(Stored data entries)
= = =
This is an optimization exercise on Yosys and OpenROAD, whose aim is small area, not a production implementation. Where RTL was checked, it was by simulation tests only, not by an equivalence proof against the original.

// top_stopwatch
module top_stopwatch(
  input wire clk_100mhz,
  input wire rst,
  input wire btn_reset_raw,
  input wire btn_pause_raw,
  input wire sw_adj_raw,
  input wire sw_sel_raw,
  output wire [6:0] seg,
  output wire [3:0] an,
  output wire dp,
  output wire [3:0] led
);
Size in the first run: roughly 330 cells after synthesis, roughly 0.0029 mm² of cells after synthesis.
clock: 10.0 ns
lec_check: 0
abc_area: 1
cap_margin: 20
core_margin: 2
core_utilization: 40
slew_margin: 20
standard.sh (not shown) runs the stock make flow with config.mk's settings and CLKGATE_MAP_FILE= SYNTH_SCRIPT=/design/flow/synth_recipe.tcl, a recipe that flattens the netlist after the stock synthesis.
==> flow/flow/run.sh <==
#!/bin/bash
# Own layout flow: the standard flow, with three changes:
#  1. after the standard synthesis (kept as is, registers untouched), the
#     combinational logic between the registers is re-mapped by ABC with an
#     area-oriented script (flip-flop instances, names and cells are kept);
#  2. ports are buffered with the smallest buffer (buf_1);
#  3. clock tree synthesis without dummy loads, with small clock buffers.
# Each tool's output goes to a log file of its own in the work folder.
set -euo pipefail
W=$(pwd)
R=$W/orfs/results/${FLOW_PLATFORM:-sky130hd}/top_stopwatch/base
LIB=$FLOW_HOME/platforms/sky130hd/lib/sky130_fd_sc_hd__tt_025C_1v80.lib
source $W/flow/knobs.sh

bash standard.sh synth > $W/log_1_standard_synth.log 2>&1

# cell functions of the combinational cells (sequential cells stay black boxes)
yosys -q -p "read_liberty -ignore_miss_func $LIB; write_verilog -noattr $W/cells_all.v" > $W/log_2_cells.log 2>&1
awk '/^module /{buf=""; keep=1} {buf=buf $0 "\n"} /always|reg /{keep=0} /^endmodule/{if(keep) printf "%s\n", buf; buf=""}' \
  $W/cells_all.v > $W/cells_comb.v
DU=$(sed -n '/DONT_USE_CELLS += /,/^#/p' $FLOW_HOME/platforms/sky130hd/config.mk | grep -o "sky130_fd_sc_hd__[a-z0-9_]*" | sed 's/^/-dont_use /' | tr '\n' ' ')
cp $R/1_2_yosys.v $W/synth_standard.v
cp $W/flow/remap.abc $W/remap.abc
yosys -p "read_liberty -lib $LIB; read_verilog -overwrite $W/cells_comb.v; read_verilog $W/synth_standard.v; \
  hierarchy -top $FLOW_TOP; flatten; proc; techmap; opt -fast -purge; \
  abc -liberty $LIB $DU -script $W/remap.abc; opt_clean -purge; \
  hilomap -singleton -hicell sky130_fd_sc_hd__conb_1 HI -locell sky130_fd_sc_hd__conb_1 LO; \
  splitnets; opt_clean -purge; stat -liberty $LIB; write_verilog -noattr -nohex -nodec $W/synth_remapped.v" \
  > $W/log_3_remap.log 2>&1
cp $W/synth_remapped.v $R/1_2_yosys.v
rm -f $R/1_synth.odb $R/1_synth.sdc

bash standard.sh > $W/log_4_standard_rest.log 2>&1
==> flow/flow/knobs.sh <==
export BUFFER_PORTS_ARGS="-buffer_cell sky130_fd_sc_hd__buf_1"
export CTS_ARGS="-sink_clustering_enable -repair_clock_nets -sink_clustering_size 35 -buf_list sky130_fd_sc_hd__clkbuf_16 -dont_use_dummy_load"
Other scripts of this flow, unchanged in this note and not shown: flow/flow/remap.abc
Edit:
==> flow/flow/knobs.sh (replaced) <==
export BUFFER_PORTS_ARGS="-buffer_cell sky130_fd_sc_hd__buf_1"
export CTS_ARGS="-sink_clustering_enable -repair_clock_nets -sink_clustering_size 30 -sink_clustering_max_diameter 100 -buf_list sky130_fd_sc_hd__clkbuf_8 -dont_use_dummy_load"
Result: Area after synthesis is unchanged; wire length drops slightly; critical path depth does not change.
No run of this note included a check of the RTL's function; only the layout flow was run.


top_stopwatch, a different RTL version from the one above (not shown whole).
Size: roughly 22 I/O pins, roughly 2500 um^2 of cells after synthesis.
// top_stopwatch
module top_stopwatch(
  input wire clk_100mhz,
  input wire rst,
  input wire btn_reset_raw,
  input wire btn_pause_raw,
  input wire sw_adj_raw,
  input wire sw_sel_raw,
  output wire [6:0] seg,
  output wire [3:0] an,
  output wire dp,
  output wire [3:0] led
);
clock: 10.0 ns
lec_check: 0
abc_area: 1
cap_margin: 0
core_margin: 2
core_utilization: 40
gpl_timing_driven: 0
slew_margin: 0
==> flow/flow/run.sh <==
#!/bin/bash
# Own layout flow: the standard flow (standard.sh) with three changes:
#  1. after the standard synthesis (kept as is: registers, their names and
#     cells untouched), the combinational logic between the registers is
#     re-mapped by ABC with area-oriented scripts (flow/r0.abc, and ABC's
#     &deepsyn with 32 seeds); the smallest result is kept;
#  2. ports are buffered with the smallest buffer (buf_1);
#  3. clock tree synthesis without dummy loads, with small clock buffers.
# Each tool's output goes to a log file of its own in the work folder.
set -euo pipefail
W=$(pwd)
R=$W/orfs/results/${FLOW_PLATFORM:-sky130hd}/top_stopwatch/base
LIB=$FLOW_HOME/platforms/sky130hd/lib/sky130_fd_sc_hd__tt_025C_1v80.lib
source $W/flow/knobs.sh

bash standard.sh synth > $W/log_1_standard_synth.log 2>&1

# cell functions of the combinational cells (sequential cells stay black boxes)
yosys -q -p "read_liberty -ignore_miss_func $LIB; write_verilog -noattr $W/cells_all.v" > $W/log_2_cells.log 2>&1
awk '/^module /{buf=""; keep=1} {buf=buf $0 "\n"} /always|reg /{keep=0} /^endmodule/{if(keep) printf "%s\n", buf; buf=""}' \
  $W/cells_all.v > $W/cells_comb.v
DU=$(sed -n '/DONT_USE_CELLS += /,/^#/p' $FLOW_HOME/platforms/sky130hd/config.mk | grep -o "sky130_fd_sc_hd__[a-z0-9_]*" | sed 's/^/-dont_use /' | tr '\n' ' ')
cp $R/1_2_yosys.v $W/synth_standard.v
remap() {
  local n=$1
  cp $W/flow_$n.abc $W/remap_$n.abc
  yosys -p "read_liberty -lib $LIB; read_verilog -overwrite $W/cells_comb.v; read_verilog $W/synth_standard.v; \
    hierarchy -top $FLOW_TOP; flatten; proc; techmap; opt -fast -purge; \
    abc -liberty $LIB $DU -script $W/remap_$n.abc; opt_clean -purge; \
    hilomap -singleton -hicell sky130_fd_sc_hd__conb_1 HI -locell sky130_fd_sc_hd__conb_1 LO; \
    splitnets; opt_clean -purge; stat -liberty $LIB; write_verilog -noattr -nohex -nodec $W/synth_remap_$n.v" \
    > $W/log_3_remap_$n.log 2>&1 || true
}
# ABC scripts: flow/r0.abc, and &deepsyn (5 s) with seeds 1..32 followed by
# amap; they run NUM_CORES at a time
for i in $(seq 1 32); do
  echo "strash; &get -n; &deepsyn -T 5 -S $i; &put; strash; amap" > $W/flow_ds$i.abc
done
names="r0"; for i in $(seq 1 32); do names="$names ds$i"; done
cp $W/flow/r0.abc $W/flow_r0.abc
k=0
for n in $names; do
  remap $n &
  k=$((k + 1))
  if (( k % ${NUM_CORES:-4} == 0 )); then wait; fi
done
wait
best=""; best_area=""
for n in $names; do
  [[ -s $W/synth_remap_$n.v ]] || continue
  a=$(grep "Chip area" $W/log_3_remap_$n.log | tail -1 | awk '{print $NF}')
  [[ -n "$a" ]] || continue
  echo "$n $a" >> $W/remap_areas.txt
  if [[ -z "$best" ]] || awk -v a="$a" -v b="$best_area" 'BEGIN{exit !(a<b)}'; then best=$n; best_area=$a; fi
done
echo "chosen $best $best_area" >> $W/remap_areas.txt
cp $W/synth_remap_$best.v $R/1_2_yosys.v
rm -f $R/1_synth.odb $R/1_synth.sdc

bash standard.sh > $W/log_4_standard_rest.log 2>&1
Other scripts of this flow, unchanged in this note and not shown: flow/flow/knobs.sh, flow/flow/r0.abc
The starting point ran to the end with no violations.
= = =
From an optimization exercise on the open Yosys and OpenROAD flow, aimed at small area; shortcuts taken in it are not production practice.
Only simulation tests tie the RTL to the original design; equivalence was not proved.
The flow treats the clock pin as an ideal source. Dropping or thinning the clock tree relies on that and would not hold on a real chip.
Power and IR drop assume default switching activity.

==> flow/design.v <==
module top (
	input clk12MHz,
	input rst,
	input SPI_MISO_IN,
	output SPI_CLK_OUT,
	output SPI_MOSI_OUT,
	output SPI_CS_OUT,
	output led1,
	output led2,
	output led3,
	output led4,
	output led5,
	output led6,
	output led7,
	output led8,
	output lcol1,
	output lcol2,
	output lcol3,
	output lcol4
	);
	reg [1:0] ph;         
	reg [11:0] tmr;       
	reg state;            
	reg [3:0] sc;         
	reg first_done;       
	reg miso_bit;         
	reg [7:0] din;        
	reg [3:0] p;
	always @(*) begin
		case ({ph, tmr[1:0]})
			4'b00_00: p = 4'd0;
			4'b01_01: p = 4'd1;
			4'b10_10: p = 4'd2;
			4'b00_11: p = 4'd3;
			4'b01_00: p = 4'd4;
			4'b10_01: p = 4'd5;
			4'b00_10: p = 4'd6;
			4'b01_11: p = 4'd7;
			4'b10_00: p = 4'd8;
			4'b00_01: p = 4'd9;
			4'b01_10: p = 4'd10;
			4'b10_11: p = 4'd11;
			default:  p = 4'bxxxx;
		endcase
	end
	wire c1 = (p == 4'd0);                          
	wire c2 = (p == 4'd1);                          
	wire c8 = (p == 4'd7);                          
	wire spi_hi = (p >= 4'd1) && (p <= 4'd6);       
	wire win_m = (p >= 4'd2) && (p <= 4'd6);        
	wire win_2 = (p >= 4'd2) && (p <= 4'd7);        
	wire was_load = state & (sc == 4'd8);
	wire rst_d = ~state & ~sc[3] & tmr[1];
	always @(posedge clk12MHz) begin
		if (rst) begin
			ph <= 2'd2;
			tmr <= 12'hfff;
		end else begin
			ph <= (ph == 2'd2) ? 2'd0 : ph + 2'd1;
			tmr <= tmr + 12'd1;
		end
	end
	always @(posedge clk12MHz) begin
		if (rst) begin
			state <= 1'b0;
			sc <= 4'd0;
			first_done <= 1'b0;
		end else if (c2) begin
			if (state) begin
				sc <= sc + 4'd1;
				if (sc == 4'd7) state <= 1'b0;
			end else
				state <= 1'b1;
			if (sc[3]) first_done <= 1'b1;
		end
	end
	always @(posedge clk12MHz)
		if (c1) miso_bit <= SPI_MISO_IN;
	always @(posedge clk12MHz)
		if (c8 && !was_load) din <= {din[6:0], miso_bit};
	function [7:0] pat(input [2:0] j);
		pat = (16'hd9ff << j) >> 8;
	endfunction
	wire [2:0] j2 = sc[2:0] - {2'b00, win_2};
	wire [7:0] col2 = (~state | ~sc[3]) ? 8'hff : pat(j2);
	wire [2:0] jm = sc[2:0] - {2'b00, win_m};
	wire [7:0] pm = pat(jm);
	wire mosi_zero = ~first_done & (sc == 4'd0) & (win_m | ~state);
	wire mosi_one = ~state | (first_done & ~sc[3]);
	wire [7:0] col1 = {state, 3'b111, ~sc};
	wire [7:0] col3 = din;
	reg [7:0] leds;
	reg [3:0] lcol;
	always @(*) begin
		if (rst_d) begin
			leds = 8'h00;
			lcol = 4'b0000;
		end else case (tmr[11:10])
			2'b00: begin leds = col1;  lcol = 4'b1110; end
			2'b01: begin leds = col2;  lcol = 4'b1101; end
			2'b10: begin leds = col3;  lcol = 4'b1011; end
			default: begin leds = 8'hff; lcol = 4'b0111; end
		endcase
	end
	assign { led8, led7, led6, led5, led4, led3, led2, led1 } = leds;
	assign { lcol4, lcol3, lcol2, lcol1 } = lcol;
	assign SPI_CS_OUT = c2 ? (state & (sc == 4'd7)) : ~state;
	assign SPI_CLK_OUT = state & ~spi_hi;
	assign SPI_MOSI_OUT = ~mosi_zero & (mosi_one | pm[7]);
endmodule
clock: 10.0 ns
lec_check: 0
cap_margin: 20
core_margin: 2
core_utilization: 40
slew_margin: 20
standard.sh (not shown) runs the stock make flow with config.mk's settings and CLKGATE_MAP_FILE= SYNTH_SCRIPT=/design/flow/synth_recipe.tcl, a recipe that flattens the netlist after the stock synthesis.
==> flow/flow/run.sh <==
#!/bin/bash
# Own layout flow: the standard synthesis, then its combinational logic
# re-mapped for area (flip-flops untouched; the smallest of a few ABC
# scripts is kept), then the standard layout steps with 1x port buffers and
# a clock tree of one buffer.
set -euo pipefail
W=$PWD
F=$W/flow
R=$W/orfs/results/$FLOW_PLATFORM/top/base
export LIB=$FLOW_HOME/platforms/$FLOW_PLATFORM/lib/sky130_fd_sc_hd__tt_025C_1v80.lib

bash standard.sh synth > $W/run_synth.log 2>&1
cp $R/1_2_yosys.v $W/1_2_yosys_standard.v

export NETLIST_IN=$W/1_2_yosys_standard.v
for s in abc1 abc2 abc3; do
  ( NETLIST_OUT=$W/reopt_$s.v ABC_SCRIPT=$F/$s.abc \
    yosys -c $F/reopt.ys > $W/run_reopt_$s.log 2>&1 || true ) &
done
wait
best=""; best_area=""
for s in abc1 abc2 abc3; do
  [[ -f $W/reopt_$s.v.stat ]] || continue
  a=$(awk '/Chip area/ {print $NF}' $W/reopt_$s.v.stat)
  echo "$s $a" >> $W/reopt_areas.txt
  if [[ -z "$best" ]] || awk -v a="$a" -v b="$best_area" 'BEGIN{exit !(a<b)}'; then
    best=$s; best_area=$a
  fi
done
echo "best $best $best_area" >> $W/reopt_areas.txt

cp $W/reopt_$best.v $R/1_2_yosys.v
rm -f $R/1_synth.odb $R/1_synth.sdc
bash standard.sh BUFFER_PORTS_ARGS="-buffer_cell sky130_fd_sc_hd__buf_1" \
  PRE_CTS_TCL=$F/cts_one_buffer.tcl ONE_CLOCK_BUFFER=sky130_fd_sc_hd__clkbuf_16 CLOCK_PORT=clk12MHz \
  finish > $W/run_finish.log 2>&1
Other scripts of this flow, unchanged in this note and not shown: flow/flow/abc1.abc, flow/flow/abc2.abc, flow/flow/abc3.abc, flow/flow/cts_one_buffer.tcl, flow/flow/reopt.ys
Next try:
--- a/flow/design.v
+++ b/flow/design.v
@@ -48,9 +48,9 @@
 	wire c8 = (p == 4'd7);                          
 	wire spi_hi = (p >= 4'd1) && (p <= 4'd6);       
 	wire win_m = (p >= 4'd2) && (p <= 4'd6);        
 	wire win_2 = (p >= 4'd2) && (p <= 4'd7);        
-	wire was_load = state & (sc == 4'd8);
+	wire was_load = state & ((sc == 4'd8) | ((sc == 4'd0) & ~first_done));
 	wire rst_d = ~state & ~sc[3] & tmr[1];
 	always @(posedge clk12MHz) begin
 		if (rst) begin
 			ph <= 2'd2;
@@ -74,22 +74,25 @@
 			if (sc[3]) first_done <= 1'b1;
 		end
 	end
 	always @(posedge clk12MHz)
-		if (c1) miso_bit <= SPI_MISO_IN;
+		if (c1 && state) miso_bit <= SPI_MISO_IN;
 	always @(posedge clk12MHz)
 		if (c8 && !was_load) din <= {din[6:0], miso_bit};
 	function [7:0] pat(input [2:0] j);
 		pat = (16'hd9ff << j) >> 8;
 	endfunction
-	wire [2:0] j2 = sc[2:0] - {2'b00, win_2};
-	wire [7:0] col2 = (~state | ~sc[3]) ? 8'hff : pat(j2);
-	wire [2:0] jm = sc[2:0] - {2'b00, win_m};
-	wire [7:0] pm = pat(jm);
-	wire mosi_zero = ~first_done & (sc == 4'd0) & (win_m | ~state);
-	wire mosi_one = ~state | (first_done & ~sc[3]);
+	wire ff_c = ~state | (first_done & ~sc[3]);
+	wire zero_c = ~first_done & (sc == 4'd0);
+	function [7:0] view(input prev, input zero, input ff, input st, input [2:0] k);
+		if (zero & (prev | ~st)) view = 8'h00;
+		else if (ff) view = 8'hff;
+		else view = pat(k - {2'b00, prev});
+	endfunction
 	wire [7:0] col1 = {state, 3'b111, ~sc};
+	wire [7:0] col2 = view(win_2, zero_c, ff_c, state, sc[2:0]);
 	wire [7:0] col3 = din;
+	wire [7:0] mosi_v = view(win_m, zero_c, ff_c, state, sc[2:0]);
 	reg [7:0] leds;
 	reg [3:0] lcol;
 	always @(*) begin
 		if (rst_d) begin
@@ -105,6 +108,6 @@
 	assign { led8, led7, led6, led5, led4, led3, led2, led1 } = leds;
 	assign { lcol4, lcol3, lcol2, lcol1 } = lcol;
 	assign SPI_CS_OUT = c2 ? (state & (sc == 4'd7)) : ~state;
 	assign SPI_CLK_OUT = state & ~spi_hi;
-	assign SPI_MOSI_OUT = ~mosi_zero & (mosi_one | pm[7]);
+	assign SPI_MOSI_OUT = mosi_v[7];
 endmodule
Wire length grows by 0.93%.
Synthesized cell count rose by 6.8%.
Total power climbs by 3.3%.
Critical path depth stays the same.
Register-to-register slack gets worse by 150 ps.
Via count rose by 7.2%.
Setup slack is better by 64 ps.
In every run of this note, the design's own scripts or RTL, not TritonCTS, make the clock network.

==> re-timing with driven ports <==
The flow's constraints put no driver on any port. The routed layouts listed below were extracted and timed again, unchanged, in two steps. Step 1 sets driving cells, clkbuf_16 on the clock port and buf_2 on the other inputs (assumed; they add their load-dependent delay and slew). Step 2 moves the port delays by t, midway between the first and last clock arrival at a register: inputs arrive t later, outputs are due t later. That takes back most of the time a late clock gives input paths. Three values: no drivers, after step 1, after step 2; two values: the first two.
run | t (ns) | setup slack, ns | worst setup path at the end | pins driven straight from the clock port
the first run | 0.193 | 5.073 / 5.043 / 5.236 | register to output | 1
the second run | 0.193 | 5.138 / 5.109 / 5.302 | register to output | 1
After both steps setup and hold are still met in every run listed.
= = =
-- WHAT NEEDS TO BE DONE --
Every line holding the string "nohex" should be copied here, so please find those lines in the data.

-- RESPONSE TO THE TASK --
  splitnets; opt_clean -purge; stat -liberty $LIB; write_verilog -noattr -nohex -nodec $W/synth_remapped.v" \
    splitnets; opt_clean -purge; stat -liberty $LIB; write_verilog -noattr -nohex -nodec $W/synth_remap_$n.v" \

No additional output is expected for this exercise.